The Vanishing Year

“Oh God, I was just thinking about that the other day. That was an amazing trip, you were beautiful.” His voice catches and I know he is remembering our nights, the long lazy nights in the Jacuzzi, our naked legs entwined. I give a soft giggle.

“Remember the rooftop?” My heart pulses and I feel the quick beat between my legs. I flash on the image of my back against the brick hotel, my dress hastily pushed up to my waist and Henry pressed up against me, my hands skimming his warm back, damp with perspiration from the July air. The clenching of his muscles as he came.

“I can’t talk about this here.” His tone is teasing, a low, breathy huff of pent-up frustration that breaks on the last word. “Tonight, we can remember it properly.”

“Okay, okay.”

“Did you call Penny?” He speaks in a normal register, a return to business as usual.

“Not yet, I will. Or I’ll cook. I do that sometimes.”

There is a pause. “Whatever you’d like.” I hear voices in the background. “Tonight. See you then.” He’s gone, just like that.

I love making Henry weak. I love to see his stone face crack with a smile or his dark, clever eyes cloud with want.

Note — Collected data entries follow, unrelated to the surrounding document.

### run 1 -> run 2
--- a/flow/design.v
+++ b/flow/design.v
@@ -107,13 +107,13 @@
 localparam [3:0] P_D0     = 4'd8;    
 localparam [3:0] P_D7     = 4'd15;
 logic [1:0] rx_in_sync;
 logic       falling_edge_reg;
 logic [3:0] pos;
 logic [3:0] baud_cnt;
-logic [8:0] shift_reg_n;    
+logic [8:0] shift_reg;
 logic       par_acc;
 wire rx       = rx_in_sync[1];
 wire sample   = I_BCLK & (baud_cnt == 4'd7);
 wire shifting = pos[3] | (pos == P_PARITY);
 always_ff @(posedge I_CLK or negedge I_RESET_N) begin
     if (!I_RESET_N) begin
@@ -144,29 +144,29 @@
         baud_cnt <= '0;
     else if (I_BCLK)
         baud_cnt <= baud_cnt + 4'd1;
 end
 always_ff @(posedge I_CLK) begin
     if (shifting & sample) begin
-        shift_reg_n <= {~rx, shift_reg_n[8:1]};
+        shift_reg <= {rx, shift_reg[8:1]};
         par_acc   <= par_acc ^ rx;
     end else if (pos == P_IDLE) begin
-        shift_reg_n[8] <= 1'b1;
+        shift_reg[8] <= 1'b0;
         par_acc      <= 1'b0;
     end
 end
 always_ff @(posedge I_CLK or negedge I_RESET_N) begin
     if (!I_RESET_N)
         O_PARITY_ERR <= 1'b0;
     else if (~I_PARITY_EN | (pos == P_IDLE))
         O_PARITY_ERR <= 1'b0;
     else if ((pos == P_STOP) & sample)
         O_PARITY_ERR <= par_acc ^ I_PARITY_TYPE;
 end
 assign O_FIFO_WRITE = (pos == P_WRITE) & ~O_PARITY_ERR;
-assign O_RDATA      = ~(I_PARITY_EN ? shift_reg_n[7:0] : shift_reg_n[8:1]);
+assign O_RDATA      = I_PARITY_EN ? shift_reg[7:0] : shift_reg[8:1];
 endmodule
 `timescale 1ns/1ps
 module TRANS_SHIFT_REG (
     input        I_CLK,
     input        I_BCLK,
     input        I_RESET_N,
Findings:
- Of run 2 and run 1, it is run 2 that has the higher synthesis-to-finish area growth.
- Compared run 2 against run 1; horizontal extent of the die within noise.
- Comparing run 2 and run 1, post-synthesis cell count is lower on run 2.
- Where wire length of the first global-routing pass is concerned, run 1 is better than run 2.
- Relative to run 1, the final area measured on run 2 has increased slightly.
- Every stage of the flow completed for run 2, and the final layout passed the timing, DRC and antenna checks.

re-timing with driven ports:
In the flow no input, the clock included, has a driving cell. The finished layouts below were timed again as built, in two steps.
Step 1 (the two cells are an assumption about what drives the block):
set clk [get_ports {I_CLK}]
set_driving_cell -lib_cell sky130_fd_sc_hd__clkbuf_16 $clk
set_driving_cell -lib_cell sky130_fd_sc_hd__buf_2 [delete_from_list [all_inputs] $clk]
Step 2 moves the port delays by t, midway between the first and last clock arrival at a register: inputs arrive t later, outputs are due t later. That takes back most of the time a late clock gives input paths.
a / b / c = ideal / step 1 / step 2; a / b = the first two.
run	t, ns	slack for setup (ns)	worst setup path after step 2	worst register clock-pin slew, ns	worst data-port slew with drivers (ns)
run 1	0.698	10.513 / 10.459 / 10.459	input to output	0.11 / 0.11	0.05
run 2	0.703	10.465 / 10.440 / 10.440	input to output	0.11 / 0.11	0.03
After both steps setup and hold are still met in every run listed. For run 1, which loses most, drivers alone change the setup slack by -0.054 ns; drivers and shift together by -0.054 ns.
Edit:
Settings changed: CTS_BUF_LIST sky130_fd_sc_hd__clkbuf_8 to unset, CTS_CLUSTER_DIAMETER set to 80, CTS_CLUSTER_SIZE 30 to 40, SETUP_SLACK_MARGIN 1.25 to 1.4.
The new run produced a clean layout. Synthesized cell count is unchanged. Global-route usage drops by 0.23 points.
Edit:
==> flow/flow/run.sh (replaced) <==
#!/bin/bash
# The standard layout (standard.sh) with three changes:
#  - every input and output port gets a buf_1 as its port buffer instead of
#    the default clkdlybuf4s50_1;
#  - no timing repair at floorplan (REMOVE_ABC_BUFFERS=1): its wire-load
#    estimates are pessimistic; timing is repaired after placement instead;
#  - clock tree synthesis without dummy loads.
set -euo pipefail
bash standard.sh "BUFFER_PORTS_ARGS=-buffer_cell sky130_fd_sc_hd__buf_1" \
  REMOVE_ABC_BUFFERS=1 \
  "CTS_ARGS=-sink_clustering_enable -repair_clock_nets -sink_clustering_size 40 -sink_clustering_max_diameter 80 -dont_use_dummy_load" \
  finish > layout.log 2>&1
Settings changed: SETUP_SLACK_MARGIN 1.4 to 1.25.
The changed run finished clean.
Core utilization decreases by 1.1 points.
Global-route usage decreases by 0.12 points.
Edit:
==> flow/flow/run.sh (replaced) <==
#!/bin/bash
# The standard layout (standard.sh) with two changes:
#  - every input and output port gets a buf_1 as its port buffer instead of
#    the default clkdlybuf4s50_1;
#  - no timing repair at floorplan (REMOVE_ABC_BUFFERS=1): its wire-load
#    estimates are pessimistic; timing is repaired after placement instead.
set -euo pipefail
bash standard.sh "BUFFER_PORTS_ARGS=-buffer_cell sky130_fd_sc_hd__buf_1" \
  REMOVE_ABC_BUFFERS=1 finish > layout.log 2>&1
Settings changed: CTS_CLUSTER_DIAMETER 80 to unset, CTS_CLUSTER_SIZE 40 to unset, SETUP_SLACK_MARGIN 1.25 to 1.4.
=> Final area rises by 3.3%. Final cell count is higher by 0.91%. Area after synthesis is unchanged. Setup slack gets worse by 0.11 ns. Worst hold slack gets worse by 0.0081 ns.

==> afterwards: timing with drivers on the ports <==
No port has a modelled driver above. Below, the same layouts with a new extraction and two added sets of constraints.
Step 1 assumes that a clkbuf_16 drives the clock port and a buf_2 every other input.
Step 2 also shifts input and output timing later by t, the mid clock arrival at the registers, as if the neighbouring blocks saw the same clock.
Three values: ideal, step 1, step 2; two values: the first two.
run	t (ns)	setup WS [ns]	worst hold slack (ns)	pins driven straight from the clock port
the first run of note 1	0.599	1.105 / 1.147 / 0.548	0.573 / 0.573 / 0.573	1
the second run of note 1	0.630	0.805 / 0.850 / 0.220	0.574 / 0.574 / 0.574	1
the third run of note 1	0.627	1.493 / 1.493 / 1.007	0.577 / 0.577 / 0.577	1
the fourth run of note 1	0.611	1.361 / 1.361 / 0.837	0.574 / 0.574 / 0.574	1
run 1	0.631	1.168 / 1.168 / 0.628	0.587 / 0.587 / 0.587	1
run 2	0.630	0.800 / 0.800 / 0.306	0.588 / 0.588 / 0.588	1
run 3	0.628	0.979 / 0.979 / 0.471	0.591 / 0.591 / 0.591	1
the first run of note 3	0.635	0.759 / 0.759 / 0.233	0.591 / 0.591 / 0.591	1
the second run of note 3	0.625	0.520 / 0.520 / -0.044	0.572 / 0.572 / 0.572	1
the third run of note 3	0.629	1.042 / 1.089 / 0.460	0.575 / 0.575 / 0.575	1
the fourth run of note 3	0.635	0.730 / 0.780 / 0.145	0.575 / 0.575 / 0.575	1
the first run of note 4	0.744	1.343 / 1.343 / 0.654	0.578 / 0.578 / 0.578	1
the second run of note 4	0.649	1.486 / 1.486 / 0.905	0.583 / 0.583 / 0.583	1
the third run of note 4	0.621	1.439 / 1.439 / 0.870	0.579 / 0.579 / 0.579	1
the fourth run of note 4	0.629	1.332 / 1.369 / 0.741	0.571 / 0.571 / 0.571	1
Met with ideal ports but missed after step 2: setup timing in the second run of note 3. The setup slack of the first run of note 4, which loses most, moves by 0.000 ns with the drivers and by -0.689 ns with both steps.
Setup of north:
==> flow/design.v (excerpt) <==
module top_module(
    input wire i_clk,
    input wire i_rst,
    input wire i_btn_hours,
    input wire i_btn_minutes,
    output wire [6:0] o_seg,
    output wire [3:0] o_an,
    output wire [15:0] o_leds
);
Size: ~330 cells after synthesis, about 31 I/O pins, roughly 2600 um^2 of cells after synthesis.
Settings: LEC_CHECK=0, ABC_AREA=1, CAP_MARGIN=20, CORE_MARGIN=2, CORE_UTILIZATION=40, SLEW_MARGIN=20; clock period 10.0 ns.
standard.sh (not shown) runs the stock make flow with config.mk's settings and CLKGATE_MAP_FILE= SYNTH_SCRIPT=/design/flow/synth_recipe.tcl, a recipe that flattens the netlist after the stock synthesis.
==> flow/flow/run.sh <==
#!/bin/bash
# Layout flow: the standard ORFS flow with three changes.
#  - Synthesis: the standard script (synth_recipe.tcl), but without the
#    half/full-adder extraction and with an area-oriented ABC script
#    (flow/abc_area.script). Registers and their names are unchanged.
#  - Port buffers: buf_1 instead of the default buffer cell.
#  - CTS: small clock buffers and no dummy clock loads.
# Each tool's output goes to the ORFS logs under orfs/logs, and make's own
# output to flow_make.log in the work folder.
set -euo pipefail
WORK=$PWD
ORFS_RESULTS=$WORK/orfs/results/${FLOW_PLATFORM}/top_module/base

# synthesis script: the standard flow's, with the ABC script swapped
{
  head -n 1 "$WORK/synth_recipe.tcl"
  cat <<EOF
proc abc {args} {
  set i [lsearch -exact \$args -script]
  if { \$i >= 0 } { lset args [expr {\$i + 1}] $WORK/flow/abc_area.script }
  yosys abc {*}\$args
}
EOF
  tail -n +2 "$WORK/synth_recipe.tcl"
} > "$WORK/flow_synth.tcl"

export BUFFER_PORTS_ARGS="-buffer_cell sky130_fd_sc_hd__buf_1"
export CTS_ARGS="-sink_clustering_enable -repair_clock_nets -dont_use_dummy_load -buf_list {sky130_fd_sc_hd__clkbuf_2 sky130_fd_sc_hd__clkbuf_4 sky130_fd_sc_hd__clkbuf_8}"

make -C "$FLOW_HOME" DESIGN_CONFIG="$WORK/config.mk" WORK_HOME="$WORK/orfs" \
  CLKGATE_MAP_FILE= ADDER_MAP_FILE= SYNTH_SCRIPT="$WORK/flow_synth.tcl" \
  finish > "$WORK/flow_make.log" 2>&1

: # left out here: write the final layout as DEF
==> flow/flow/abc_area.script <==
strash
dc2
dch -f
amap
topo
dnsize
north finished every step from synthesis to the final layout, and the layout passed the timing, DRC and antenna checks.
Background: an optimization exercise with open tools, aiming at small area. Do not read the settings as production practice.
Only simulation tests tie the RTL to the original design; equivalence was not proved.

File: design.v
module eptAV (
	input  wire        ept_clock,
	input  wire        ept_reset,
	input  wire [7:0]  ept_address,
	input  wire [31:0] ept_writedata,
	output wire [31:0] ept_readdata,
	input  wire        ept_chipselect,
	input  wire        ept_write,
	input  wire        ept_irc,
	output wire        ept_status,
	output wire [6:0]  ept_ramaddress_exp,
	output wire [31:0] ept_ramwritedata_exp,
	input  wire [31:0] ept_ramreaddata_exp,
	output wire        ept_ramwrite_exp
);
	localparam [2:0] S_IDLE = 3'd0, S_WATCH = 3'd1, S_EXC = 3'd2, S_SUM = 3'd3,
	                 S_DONE = 3'd4, S_STR = 3'd5, S_SUMX = 3'd6, S_STRX = 3'd7;
	wire write = ept_chipselect & ept_write;
	wire hi    = ept_address[7];
	wire [3:0] lo = ept_address[3:0];
	wire regsel = hi & (ept_address[6:4] == 3'b000);
	wire wr_clo   = write & regsel & (lo == 4'h0);
	wire wr_chi   = write & regsel & (lo == 4'h1);
	wire wr_start = write & regsel & (lo == 4'h3);
	wire wr_stop  = write & regsel & (lo == 4'h4);
	wire wr_task  = write & regsel & (lo == 4'h5);
	wire wr_ofs   = write & regsel & (lo == 4'h6);
	wire wr_isr   = write & regsel & (lo == 4'h7);
	wire wr_csave = write & regsel & (lo == 4'h8);
	wire wr_crest = write & regsel & (lo == 4'h9);
	wire softReset = write & regsel & (lo == 4'hb) & ept_writedata[0];
	reg        startReg, stopReg, isrHReg, csaveHReg, crestHReg, executedReg;
	reg [7:0]  taskIDReg, offsetReg;
	reg [2:0]  state;
	reg        taskActD, taskSlotOkD;                  
	reg [6:0]  ramAddressReg, taskAddressReg;
	reg        taskStartC, taskStopC, irqStartC, isrStartC, isrStopC,
	           csaveStartC, csaveStopC, crestStartC, crestStopC;
	reg        irqD, isrD, csaveD, crestD;
	reg [31:0] startTs, partTime, elapsed;
	reg [39:0] counter;
	wire idle  = (state == S_IDLE);
	wire watch = (state == S_WATCH);
	wire exc   = (state == S_EXC);
	wire store = (state == S_STR) | (state == S_STRX);
	wire done  = (state == S_DONE);
	wire taskStartTick  = taskIDReg[7] & ~taskActD;
	wire taskStopTick   = ~taskIDReg[7] & taskActD;
	wire irqStartTick   = ept_irc & ~irqD;
	wire isrStartTick   = isrHReg & ~isrD;
	wire isrStopTick    = ~isrHReg & isrD;
	wire csaveStartTick = csaveHReg & ~csaveD;
	wire csaveStopTick  = ~csaveHReg & csaveD;
	wire crestStartTick = crestHReg & ~crestD;
	wire crestStopTick  = ~crestHReg & crestD;
	wire wAct     = watch & ~stopReg;
	wire evIrq    = wAct & irqStartC;
	wire wTask    = wAct & ~irqStartC;
	wire evTStart = wTask & taskStartC;
	wire evTStop  = wTask & taskStopC;
	wire evCsS    = exc & csaveStartC;
	wire evCsE    = exc & csaveStopC;
	wire evIsS    = exc & isrStartC;
	wire evIsE    = exc & isrStopC;
	wire evCrS    = exc & crestStartC;
	wire evCrE    = exc & crestStopC;
	wire excMeas  = evCsS | evCsE | evIsE | evCrE;
	wire [7:0]  ofsN = ~(offsetReg & {8{~evIrq}});      
	wire [31:0] rs, rc;
	genvar i;
	generate for (i = 0; i < 32; i = i + 1) begin : g_row
		if (i < 8) begin : f
			assign rs[i] = counter[i] ^ ~startTs[i] ^ ofsN[i];
			assign rc[i] = (counter[i] & ~startTs[i]) | (ofsN[i] & (counter[i] | ~startTs[i]));
		end else begin : h
			assign rs[i] = counter[i] ^ startTs[i];        
			assign rc[i] = counter[i] | ~startTs[i];
		end
	end
	endgenerate
	wire [31:0] sumE, sumP;
	bkadd32 addE (.a(rs), .b({rc[30:0], 1'b1}), .ci(1'b1), .s(sumE));
	reg         convS;                                    
	wire [31:0] opA = store ? ept_ramreaddata_exp : partTime;
	wire [31:0] opB = convS ? ~startTs : elapsed;
	bkadd32 addP (.a(opA), .b(opB), .ci(1'b0), .s(sumP));
	wire [31:0] ramSum = sumP;
	wire [39:0] counterInc;
	wire [4:0]  byteOnes;
	wire [5:0]  byteCarry;
	assign byteCarry[0] = ~idle & ~(wr_clo | wr_chi);       
	generate for (i = 0; i < 5; i = i + 1) begin : g_inc
		wire [8:0] c;
		assign c[0] = byteCarry[i];
		genvar k;
		for (k = 0; k < 8; k = k + 1) begin : b
			assign counterInc[8*i+k] = counter[8*i+k] ^ c[k];
			assign c[k+1] = counter[8*i+k] & c[k];
		end
		assign byteOnes[i] = &counter[8*i+7:8*i];
		assign byteCarry[i+1] = byteCarry[i] & byteOnes[i];
	end
	endgenerate
	reg [6:0] ramAddressNext;
	always @* begin
		ramAddressNext = ramAddressReg;
		if (evTStop) ramAddressNext = taskSlotOkD ? taskAddressReg : 7'h7B;
		if (evCsS) ramAddressNext = 7'h7C;
		if (evCsE) ramAddressNext = 7'h7D;
		if (evIsE) ramAddressNext = 7'h7E;
		if (evCrE) ramAddressNext = 7'h7F;
	end
	reg [2:0] stateNext;
	always @* begin
		case (state)
			S_IDLE:  stateNext = startReg ? S_WATCH : S_IDLE;
			S_WATCH: stateNext = stopReg ? S_DONE : irqStartC ? S_EXC : taskStopC ? S_SUM : S_WATCH;
			S_EXC:   stateNext = evCrE ? S_SUM : excMeas ? S_SUMX : S_EXC;
			S_SUM:   stateNext = S_STR;
			S_SUMX:  stateNext = S_STRX;
			S_STR:   stateNext = S_WATCH;
			S_STRX:  stateNext = S_EXC;
			default: stateNext = S_IDLE;    
		endcase
	end
	always @(posedge ept_clock, posedge ept_reset) begin
		if (ept_reset) begin
			startReg <= 0; stopReg <= 0; isrHReg <= 0; csaveHReg <= 0; crestHReg <= 0; executedReg <= 0;
			taskIDReg <= 0; offsetReg <= 0;
			state <= S_IDLE; taskActD <= 0;
			ramAddressReg <= 0;
			taskStartC <= 0; taskStopC <= 0; irqStartC <= 0; isrStartC <= 0; isrStopC <= 0;
			csaveStartC <= 0; csaveStopC <= 0; crestStartC <= 0; crestStopC <= 0;
			irqD <= 0; isrD <= 0; csaveD <= 0; crestD <= 0;
		end else if (softReset) begin
			startReg <= 0; stopReg <= 0; isrHReg <= 0; csaveHReg <= 0; crestHReg <= 0; executedReg <= 0;
			taskIDReg <= 0; offsetReg <= 0;
			state <= S_IDLE; taskActD <= 0;
			ramAddressReg <= 0;
			taskStartC <= 0; taskStopC <= 0; irqStartC <= 0; isrStartC <= 0; isrStopC <= 0;
			csaveStartC <= 0; csaveStopC <= 0; crestStartC <= 0; crestStopC <= 0;
			irqD <= 0; isrD <= 0; csaveD <= 0; crestD <= 0;
		end else begin
			if (wr_start) startReg  <= ept_writedata[0];
			if (wr_stop)  stopReg   <= ept_writedata[0];
			if (wr_task)  taskIDReg <= ept_writedata[7:0];
			if (wr_ofs)   offsetReg <= ept_writedata[7:0];
			if (wr_isr)   isrHReg   <= ept_writedata[0];
			if (wr_csave) csaveHReg <= ept_writedata[0];
			if (wr_crest) crestHReg <= ept_writedata[0];
			if (done) executedReg <= ~executedReg;
			state <= stateNext;
			taskActD    <= taskIDReg[7];
			ramAddressReg <= ramAddressNext;
			taskStartC  <= taskStartTick  | (taskStopC & ~evTStart);
			taskStopC   <= taskStopTick   | (taskStopC & ~evTStop);
			irqStartC   <= irqStartTick   | (irqStartC & ~evIrq);
			isrStartC   <= isrStartTick   | (isrStartC & ~evIsS);
			isrStopC    <= isrStopTick    | (isrStopC & ~evIsE);
			csaveStartC <= csaveStartTick | (csaveStartC & ~evCsS);
			csaveStopC  <= csaveStopTick  | (csaveStopC & ~evCsE);
			crestStartC <= crestStartTick | (crestStartC & ~evCrS);
			crestStopC  <= crestStopTick  | (crestStopC & ~evCrE);
			irqD <= ept_irc; isrD <= isrHReg; csaveD <= csaveHReg; crestD <= crestHReg;
		end
	end
	wire capSev = evIrq | evTStart | evCsS | evIsS | evCrS | evCrE;
	wire capS   = ~softReset & capSev;
	wire cnvS   = ~softReset & convS;
	wire holdS  = ~softReset & ~capSev & ~convS;
	wire ldE    = ~softReset & (evTStop | excMeas);
	wire holdE  = ~softReset & ~(evTStop | excMeas);
	wire clr    = softReset | (idle & startReg);
	wire ldLo   = ~clr & wr_clo;
	wire keepLo = ~clr & ~wr_clo;
	wire ldHi   = ~clr & wr_chi;
	wire keepHi = ~clr & ~wr_chi;
	always @(posedge ept_clock, posedge ept_reset) begin
		if (ept_reset) begin
			startTs <= 0; elapsed <= 0; counter <= 0; convS <= 0;
		end else begin
			convS    <= evCrE & ~softReset;
			startTs  <= (counter[31:0] & {32{capS}}) | (~sumP & {32{cnvS}}) | (startTs & {32{holdS}});
			elapsed  <= (sumE & {32{ldE}}) | (elapsed & {32{holdE}});
			counter[31:0]  <= (ept_writedata & {32{ldLo}}) | (counterInc[31:0] & {32{keepLo}});
			counter[39:32] <= (ept_writedata[7:0] & {8{ldHi}}) | (counterInc[39:32] & {8{keepHi}});
		end
	end
	always @(posedge ept_clock) begin
		taskSlotOkD <= ~(&taskIDReg[6:2]);
		if (taskStartTick) taskAddressReg <= taskIDReg[6:0];
		if (evIrq)      partTime <= sumE;
		else if (evCsE) partTime <= sumP;
	end
	wire ready = idle;
	wire direct = ready & ~hi;
	assign ept_status = ready;
	assign ept_ramaddress_exp   = direct ? ept_address[6:0] : (idle ? 7'h00 : ramAddressNext);
	assign ept_ramwrite_exp     = direct ? write : store;
	assign ept_ramwritedata_exp = ready ? ept_writedata : ramSum;
	wire selRam = ~hi & ready;
	wire [10:0] sel;
	generate for (i = 0; i < 11; i = i + 1) begin : g_sel
		assign sel[i] = regsel & (lo == i);
	end
	endgenerate
	wire [31:0] rdCounter = counter[31:0] & {32{sel[0]}};
	wire [7:0]  rdByte    = (counter[39:32] & {8{sel[1]}}) | (taskIDReg & {8{sel[5]}}) | (offsetReg & {8{sel[6]}});
	wire        rdFlag    = (ready & sel[2]) | (startReg & sel[3]) | (stopReg & sel[4]) | (isrHReg & sel[7]) |
	                        (csaveHReg & sel[8]) | (crestHReg & sel[9]) | (executedReg & sel[10]);
	assign ept_readdata = (ept_ramreaddata_exp & {32{selRam}}) | rdCounter | {24'h0, rdByte} | {31'h0, rdFlag};
endmodule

I love this idea of him: powerful and in control in his boardroom, with its rich mahogany and skyline views, all steel peaks and clouds, and underneath his muscle and dominance, as he barks out orders that men scurry to fulfill, he is unfocused, thinking of me. He’s said that before, You drive me to distraction. I tend to believe that’s one of the nicest things he’s ever said to anyone.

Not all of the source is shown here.